#### Try it
Search the entries below for "usage". Report each line where it occurs.

====== Exercise material ======

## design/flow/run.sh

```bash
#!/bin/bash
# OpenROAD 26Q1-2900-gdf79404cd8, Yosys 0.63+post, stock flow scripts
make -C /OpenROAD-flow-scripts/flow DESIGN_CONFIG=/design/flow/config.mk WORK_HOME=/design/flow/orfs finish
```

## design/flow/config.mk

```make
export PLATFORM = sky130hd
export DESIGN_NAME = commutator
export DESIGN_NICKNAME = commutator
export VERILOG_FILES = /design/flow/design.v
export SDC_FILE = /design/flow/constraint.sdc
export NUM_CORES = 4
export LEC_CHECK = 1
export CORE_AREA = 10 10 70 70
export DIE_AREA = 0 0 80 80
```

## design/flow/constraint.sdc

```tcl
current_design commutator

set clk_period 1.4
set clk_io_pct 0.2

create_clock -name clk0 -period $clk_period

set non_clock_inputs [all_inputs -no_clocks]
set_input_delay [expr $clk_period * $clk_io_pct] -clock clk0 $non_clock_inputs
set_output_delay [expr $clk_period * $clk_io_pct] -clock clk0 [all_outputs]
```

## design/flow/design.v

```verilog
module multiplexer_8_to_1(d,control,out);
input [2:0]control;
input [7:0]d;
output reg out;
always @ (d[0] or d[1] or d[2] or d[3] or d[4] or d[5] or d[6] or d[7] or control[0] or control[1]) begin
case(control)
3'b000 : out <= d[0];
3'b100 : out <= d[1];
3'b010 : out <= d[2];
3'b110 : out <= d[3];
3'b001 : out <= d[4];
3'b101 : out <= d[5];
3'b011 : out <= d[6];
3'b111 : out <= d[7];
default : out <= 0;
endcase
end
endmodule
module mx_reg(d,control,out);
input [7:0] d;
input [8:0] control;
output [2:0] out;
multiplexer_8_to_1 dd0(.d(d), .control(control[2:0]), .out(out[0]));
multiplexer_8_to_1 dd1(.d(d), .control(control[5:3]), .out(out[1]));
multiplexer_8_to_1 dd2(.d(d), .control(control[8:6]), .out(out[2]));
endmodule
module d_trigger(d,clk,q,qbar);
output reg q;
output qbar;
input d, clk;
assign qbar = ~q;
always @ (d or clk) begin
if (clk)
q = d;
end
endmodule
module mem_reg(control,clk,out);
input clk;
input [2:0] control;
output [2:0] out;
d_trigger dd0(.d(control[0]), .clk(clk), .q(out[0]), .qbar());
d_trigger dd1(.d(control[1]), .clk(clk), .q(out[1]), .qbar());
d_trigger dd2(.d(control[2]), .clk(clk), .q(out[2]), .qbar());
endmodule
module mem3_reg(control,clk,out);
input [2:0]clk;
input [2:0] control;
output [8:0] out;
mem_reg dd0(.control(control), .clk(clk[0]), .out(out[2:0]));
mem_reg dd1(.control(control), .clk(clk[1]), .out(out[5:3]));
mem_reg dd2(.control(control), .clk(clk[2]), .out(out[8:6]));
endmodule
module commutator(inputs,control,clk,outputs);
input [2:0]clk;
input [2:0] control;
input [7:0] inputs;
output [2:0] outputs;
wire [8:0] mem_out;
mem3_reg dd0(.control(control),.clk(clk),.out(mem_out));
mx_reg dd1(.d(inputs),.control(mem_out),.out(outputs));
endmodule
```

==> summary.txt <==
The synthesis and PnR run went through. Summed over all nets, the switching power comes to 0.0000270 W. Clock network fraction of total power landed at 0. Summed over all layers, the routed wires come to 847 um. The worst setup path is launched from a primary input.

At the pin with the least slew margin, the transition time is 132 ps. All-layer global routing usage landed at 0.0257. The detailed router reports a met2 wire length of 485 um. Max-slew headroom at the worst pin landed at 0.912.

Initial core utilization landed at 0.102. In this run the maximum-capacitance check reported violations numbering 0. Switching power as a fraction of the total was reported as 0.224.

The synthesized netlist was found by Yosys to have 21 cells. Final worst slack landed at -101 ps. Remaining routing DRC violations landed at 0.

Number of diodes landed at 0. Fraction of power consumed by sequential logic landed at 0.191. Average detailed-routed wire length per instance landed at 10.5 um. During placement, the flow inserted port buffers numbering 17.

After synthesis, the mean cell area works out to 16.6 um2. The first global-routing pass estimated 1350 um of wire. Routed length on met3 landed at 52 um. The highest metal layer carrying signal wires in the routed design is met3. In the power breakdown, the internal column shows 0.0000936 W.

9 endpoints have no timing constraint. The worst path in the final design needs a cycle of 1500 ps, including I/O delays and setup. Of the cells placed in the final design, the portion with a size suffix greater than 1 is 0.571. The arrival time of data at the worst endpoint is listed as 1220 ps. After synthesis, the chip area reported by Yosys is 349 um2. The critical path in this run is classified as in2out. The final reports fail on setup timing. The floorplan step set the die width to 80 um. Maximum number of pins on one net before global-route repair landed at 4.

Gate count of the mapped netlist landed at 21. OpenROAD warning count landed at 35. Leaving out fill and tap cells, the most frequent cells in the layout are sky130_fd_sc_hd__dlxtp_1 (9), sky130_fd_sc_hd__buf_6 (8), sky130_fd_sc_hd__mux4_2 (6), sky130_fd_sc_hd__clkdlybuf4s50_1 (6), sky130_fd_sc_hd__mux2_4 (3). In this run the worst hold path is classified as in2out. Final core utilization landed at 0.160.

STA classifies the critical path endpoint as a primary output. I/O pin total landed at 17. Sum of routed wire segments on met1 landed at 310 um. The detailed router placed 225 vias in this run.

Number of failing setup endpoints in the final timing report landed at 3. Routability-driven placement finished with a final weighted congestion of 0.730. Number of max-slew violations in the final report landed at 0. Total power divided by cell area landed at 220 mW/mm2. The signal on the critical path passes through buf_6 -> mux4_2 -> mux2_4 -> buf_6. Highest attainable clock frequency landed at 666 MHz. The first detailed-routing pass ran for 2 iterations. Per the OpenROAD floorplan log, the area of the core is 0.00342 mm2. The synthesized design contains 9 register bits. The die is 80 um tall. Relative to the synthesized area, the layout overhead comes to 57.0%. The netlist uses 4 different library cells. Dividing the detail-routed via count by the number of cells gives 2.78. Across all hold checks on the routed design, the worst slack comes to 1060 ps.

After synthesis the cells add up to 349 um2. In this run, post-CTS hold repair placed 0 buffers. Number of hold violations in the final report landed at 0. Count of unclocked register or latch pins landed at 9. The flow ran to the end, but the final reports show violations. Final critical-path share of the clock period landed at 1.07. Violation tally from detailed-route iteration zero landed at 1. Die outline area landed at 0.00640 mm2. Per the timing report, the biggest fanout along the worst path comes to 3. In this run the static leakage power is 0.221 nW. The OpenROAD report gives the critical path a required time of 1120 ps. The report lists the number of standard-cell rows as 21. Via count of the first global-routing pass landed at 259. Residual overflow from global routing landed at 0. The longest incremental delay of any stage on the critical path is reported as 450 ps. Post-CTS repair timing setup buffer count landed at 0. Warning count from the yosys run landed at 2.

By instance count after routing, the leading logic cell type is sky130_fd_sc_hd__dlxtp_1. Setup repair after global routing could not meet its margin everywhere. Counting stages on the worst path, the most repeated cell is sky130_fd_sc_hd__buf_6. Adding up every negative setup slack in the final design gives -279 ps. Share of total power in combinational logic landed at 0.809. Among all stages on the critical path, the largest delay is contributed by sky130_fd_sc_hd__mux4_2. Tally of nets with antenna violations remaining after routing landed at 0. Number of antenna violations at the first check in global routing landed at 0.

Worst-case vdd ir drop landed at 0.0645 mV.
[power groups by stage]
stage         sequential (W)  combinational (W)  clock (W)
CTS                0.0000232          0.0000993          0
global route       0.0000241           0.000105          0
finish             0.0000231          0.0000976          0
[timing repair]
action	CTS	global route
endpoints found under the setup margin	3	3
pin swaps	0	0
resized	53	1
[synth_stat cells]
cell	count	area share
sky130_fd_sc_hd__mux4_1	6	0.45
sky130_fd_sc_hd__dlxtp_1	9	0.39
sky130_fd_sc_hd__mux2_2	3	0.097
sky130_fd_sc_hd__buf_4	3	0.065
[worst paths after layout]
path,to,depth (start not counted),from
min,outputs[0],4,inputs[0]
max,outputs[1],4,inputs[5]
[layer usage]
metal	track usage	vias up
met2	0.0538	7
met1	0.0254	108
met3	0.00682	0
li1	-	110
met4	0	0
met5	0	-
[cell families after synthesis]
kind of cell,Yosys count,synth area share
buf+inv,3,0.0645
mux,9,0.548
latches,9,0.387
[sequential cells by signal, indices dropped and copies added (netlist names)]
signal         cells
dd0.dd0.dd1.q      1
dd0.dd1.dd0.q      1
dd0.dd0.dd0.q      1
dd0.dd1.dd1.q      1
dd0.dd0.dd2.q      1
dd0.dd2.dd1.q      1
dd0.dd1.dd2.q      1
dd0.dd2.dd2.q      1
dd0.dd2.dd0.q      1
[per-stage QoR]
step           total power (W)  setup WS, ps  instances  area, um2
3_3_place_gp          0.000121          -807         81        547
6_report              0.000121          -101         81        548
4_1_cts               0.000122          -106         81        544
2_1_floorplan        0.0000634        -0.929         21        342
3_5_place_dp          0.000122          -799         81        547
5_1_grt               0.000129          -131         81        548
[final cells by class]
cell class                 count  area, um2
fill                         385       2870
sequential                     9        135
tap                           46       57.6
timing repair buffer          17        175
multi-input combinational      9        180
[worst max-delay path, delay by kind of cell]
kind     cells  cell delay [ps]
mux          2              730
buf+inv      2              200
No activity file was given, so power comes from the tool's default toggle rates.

======

#### Reply to the task
At the pin with the least slew margin, the transition time is 132 ps. All-layer global routing usage landed at 0.0257. The detailed router reports a met2 wire length of 485 um. Max-slew headroom at the worst pin landed at 0.912.
[layer usage]
metal	track usage	vias up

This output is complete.